**RECORDS SUPPLIED:**
File: config.mk
export PLATFORM = sky130hd
export DESIGN_NAME = pcs_rx_seq_ctrl
export DESIGN_NICKNAME = d
export VERILOG_FILES = /design/src/rtl/pcs_rx_seq_ctrl.sv
export SDC_FILE = /design/constraint.sdc
export NUM_CORES = 1
export LEC_CHECK = 0
export CORE_MARGIN = 5
export CORE_UTILIZATION = 49
export CTS_CLUSTER_SIZE = 24
export DETAILED_ROUTE_END_ITERATION = 12
export PLACE_DENSITY = 0.8
export SLEW_MARGIN = 0
export SYNTH_ARGS = -nofsm -noshare
export SYNTH_HDL_FRONTEND = slang
export SYNTH_SLANG_ARGS = --single-unit
File: constraint.sdc
create_clock -name clk -period 2.47 [get_ports clk]
set_input_delay 0.494 -clock clk [delete_from_list [all_inputs] [get_ports clk]]
set_output_delay 0.494 -clock clk [all_outputs]
set_load 0.01 [all_outputs]
File: src/rtl/pcs_rx_seq_ctrl.sv
// Receive sequencing controller: classifies decoded 64b/66b blocks, runs the
// receive state machine with one block of lookahead, and substitutes EBLOCK_R / LBLOCK_R.
module pcs_rx_seq_ctrl #(
   parameter int IS_40G       = 1,
   parameter int LANE0_CNT_N  = (IS_40G != 0) ? 1 : 2,
   parameter int XGMII_DATA_W = 64,
   parameter int XGMII_CTRL_W = 8,
   parameter int ERR_CNT_W    = 16
)(
   input  logic                    clk,
   input  logic                    nreset,
   input  logic                    valid_i,
   input  logic                    block_lock_i,
   input  logic                    head_err_i,
   input  logic                    ctrl_v_i,
   input  logic [LANE0_CNT_N-1:0]  start_v_i,
   input  logic                    term_v_i,
   input  logic                    err_v_i,
   input  logic [XGMII_DATA_W-1:0] rxd_i,
   input  logic [XGMII_CTRL_W-1:0] rxc_i,
   input  logic                    cnt_clr_i,
   output logic                    valid_o,
   output logic [XGMII_DATA_W-1:0] xgmii_rxd_o,
   output logic [XGMII_CTRL_W-1:0] xgmii_rxc_o,
   output logic [2:0]              state_o,
   output logic [ERR_CNT_W-1:0]    err_cnt_o
);

   typedef enum logic [2:0] {ST_INIT = 3'd0, ST_C = 3'd1, ST_D = 3'd2, ST_T = 3'd3, ST_E = 3'd4} state_t;
   typedef enum logic [2:0] {CL_C, CL_S, CL_D, CL_T, CL_E} cls_t;

   localparam logic [XGMII_DATA_W-1:0] EBLK_D = {(XGMII_DATA_W/8){8'hFE}};
   localparam logic [XGMII_CTRL_W-1:0] EBLK_C = {XGMII_CTRL_W{1'b1}};
   localparam logic [XGMII_DATA_W-1:0] LBLK_D = {(XGMII_DATA_W/32){32'h0100_009C}};
   localparam logic [XGMII_CTRL_W-1:0] LBLK_C = {(XGMII_CTRL_W/4){4'h1}};

   state_t                  state, state_nxt, tgt;
   cls_t                    cls, hold_cls;
   logic                    hold_vld, decide, next_cs, err_inc;
   logic [XGMII_DATA_W-1:0] hold_rxd, rxd_nxt;
   logic [XGMII_CTRL_W-1:0] hold_rxc, rxc_nxt;
   logic                    vld_nxt;

   always_comb begin
      cls = CL_C;
      if (head_err_i | err_v_i)  cls = CL_E;
      else if (!ctrl_v_i)        cls = CL_D;
      else if (|start_v_i)       cls = CL_S;
      else if (term_v_i)         cls = CL_T;
   end

   // Held block n is decided only when block n+1 arrives, so its class is the lookahead.
   assign decide  = valid_i & block_lock_i & hold_vld;
   assign next_cs = (cls == CL_C) || (cls == CL_S);

   always_comb begin
      tgt = ST_E;
      unique case (state)
         ST_D: begin
            if (hold_cls == CL_D)                 tgt = ST_D;
            else if (hold_cls == CL_T && next_cs) tgt = ST_T;
         end
         ST_E: begin
            if (hold_cls == CL_C)                 tgt = ST_C;
            else if (hold_cls == CL_D)            tgt = ST_D;
            else if (hold_cls == CL_T && next_cs) tgt = ST_T;
         end
         default: begin
            if (hold_cls == CL_C)                 tgt = ST_C;
            else if (hold_cls == CL_S)            tgt = ST_D;
         end
      endcase
   end

   always_comb begin
      state_nxt = state;
      if (!block_lock_i) state_nxt = ST_INIT;
      else if (decide)   state_nxt = tgt;
   end

   always_ff @(posedge clk or negedge nreset) begin
      if (!nreset) state <= ST_INIT;
      else         state <= state_nxt;
   end

   always_comb begin
      vld_nxt = 1'b0;
      rxd_nxt = xgmii_rxd_o;
      rxc_nxt = xgmii_rxc_o;
      err_inc = 1'b0;
      if (!block_lock_i) begin
         if (valid_i) begin
            vld_nxt = 1'b1;
            rxd_nxt = LBLK_D;
            rxc_nxt = LBLK_C;
         end
      end else if (decide) begin
         vld_nxt = 1'b1;
         if (tgt == ST_E) begin
            rxd_nxt = EBLK_D;
            rxc_nxt = EBLK_C;
            err_inc = 1'b1;
         end else begin
            rxd_nxt = hold_rxd;
            rxc_nxt = hold_rxc;
         end
      end
   end

   always_ff @(posedge clk or negedge nreset) begin
      if (!nreset) begin
         hold_vld <= 1'b0;
         hold_cls <= CL_C;
         hold_rxd <= '0;
         hold_rxc <= '0;
      end else if (!block_lock_i) begin
         hold_vld <= 1'b0;
      end else if (valid_i) begin
         hold_vld <= 1'b1;
         hold_cls <= cls;
         hold_rxd <= rxd_i;
         hold_rxc <= rxc_i;
      end
   end

   always_ff @(posedge clk or negedge nreset) begin
      if (!nreset) begin
         valid_o     <= 1'b0;
         xgmii_rxd_o <= LBLK_D;
         xgmii_rxc_o <= LBLK_C;
      end else begin
         valid_o     <= vld_nxt;
         xgmii_rxd_o <= rxd_nxt;
         xgmii_rxc_o <= rxc_nxt;
      end
   end

   // Clear has priority over a same-cycle increment.
   always_ff @(posedge clk or negedge nreset) begin
      if (!nreset)                         err_cnt_o <= '0;
      else if (cnt_clr_i)                  err_cnt_o <= '0;
      else if (err_inc && err_cnt_o != '1) err_cnt_o <= err_cnt_o + 1'b1;
   end

   assign state_o = state;

endmodule
[Word level (Yosys, flattened, before mapping)]
Index checks and enable logic that the tools add are counted.
Storage, ports and cells
  output and inout port bits: 92
  logic and storage cells: 62
  bits of input ports: 82
  flip-flop bits (word level): 168
Operators by class
  reductions and logical operators: 9
  muxes and demuxes: 30
  equality and inequality tests: 10
  $add $sub $neg: 1
  bitwise logic cells: 3
Operators with widths (count)
  $mux W64: 4
  $mux W16: 2
  $mux W8: 4
  $mux W3: 9
  $add A16 B1 Y16 const B: 1
  $ne A16 B16 Y1 const B: 1
  $eq A3 B2 Y1 const B: 3
  $mux W1: 8
  $eq A3 B1 Y1 const B: 2
  $eq A3 B3 Y1 const B: 2
  $logic_not A3 Y1: 2
  $pmux W3 S2: 1
  $mux W2: 2
  $reduce_and A2 Y1: 2
  $reduce_bool A2 Y1: 2
  $and A1 B1 Y1: 2
  $logic_and A1 B1 Y1: 2
  $ne A2 B1 Y1 const B: 1
  $ne A2 B2 Y1 const B: 1
  $logic_or A1 B1 Y1: 1
  $or A1 B1 Y1: 1

[Longest topological paths before layout]
  word-level depth: 18
  depth in mapped cells: 8
  gate-level depth less buffers: 6

[Least setup slack after synthesis]
Ideal clock, no wire load.
  path kind: in2reg
  start point: input port err_v_i
  end point: register err_cnt_o[9]
  setup time: 128 ps
  path buffers: 1
  data arrival time: 1904 ps
  path slack: 438 ps
  required time: 2342 ps
  stages: 6
  cells stage by stage: or2_2 or3_1 a41oi_2 buf_6 nor3_1 mux2_1
On the way
  cells in the longest elaborated chain, start to end: 15
RTL lines
  from (decl): RTL line 18  | input logic err_v_i,
  $or A1 B1 Y1 *: RTL line 46  | if (head_err_i | err_v_i) cls = CL_E;
  $mux W3 *: RTL line 46
  $eq A3 B1 Y1 or $logic_not A3 Y1 (tied branches): RTL line 54  | assign next_cs = (cls == CL_C) || (cls == CL_S);
  $logic_or A1 B1 Y1 *: RTL line 54
  $logic_and A1 B1 Y1 *: RTL line 61, 66
  $mux W3 *: RTL line 61, 66
  $mux W3 *: RTL line 60  | if (hold_cls == CL_D) tgt = ST_D;
  $mux W3: RTL line 64  | if (hold_cls == CL_C) tgt = ST_C;
  $pmux W3 S2 *: RTL line 58  | unique case (state)
  $eq A3 B3 Y1 *: RTL line 99  | if (tgt == ST_E) begin
  $mux W1 *: RTL line 99
  $mux W1 *: RTL line 97  | end else if (decide) begin
  $mux W1 *: RTL line 91  | if (!block_lock_i) begin
  $logic_and A1 B1 Y1 *: RTL line 142  | else if (err_inc && err_cnt_o != '1) err_cnt_o <= err_cnt_o + 1'b1;
  $reduce_bool A2 Y1 (no line) *
  to (signal assigned): RTL line 142
  to (decl): RTL line 26  | output logic [ERR_CNT_W-1:0] err_cnt_o
Mark *: on every way between the ends. The rest lies on a longest branch, timed or not.
A chain may end at the register's enable or synchronous reset.

[Final worst setup path]
  start point: register state[2] (netlist: state_o[2])
  end point: register err_cnt_o[3]
On the way
  cells in the longest elaborated chain, start to end: 8
RTL lines
  from (decl): RTL line 37  | state_t state, state_nxt, tgt;
  from (signal assigned): RTL line 83  | else state <= state_nxt;
  $eq A3 B3 Y1 or $eq A3 B2 Y1 (tied branches): RTL line 58
  $pmux W3 S2 *: RTL line 58
  $eq A3 B3 Y1 *: RTL line 99
  $mux W1 *: RTL line 99
  $mux W1 *: RTL line 97
  $mux W1 *: RTL line 91
  $logic_and A1 B1 Y1 *: RTL line 142
  $reduce_bool A2 Y1 (no line) *
Marks and branches as above.

==> results.sh <==
export IMPL_status="complete, no violations"
export IMPL_final_cells=961
export IMPL_cts_tree="yes"
export IMPL_dp_cells=929
export IMPL_synth_avg_cell_area_um2=11.56
export IMPL_post_route_cells_drive_above_1_share_pct=18.57
export IMPL_crit_type="reg2reg"
export IMPL_maxCapViolations=0
export IMPL_hold_class="in2async"
export IMPL_ys_warn_count=0
export IMPL_max_freq_ghz=0.4600
export IMPL_final_cell_mix="172 x clkdlybuf4s50_1, 156 x dfrtp_1, 116 x nand2_1"
export IMPL_clockRootBuffer="clkbuf_16"
export IMPL_power_density_mw_per_mm2=734.9
export IMPL_final_common_cell="clkdlybuf4s50_1"
export IMPL_gr_usage_all_layers_pct=20.92
export IMPL_syn_to_final_growth_pct=38.90
export IMPL_cts_resized=0
export IMPL_cp_end_kind="flip-flop"
export IMPL_critPathArrivalTime_ns=2.50
export IMPL_fin_crit_ns=2.174
export IMPL_fp_dieArea_mm2=0.01638
export IMPL_final_max_slew_viol_count=0
export IMPL_drtPass1Iterations=5
export IMPL_p_leak_nw=4.154
export IMPL_vias=5153
export IMPL_clk_latency_ns=0.42
export IMPL_ys_seq_area_share_pct=61.85
export IMPL_cts_hold_buf=0
export IMPL_grt_pass1_wl_um=27310
export IMPL_fin_crit_sh_pct=88.00
export IMPL_async_flop_share_pct=100.0
export IMPL_critPathRequiredTime_ns=2.79
export IMPL_cts_sinks=168
export IMPL_std_cell_rows=43
export IMPL_cp_start_kind="flip-flop"
export IMPL_core_mm2=0.01377
export IMPL_post_cts_setup_buffers=0
export IMPL_vias_per_cell=5.362
export IMPL_antenna_found_initial=0
export IMPL_syn_cell_area_mm2=0.006822
export IMPL_cpMaxStageDelayCell="or4_1"
export IMPL_grt_pass1_vias=5523
export IMPL_grt_start_max_net_pins=78
export IMPL_r2r_slack_ns=0.30
export IMPL_die_h_um=128.0
export IMPL_reg2reg_depth=6
export IMPL_insertedDiodeCount=0
export IMPL_die_width_um=128.0
export IMPL_gp_congestion=0.8259
export IMPL_synth_ff_type="dfrtp_1"
export IMPL_ys_types=49
export IMPL_slew_limit_headroom_pct=62.03
export IMPL_fill_cells=1046
export IMPL_reg2reg_from="state_o[2]"
export IMPL_drc=0
export IMPL_ir_drop_uv=445.9
export IMPL_placedInstanceArea_mm2=0.008881
export IMPL_whs_ns=0.03100
export IMPL_regArea_mm2=0.004219
export IMPL_syn_nets=673
export IMPL_hold_viol=0
export IMPL_wl_per_cell_um=17.24
export IMPL_multi_input_comb_area_mm2=0.002477
export IMPL_start_util_pct=49.53
export IMPL_fin_skew_ns=0.01064
export IMPL_drtIter0Drc=301
export IMPL_nets=851
export IMPL_pin_count=174
export IMPL_cts_buffers=17
export IMPL_cpPeakStageDelay_ns=0.50
export IMPL_clk_path_buf_depth=2
export IMPL_path_clk_slew_ns=0.06
export IMPL_synth_cells=590
export IMPL_htreeDepth=4
export IMPL_grt_ovfl_total=0
export IMPL_final_area_mm2=0.009475
export IMPL_port_buffers=173
export IMPL_hpwl_um=11400
export IMPL_crit_fanout=14
export IMPL_drt_wl_total_um=16560
export IMPL_synth_edf_count=0
export IMPL_detail_route_antenna_nets=0
export IMPL_worst_pin_slew_ns=0.5635
export IMPL_synth_seq_cells=168
export IMPL_r2r_end="err_cnt_o[3]"
export IMPL_rsz0062_at_grt="no"
export IMPL_crit_chain="or3b_1 > o22ai_2 > a41oi_2 > buf_4 > or4_1 > a21oi_1"
export IMPL_final_setup_viol_count=0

**EXERCISE DIRECTIONS:** In the data above, copy every line where the string "before" appears.

**ANSWER BOX:**
[Word level (Yosys, flattened, before mapping)]
[Longest topological paths before layout]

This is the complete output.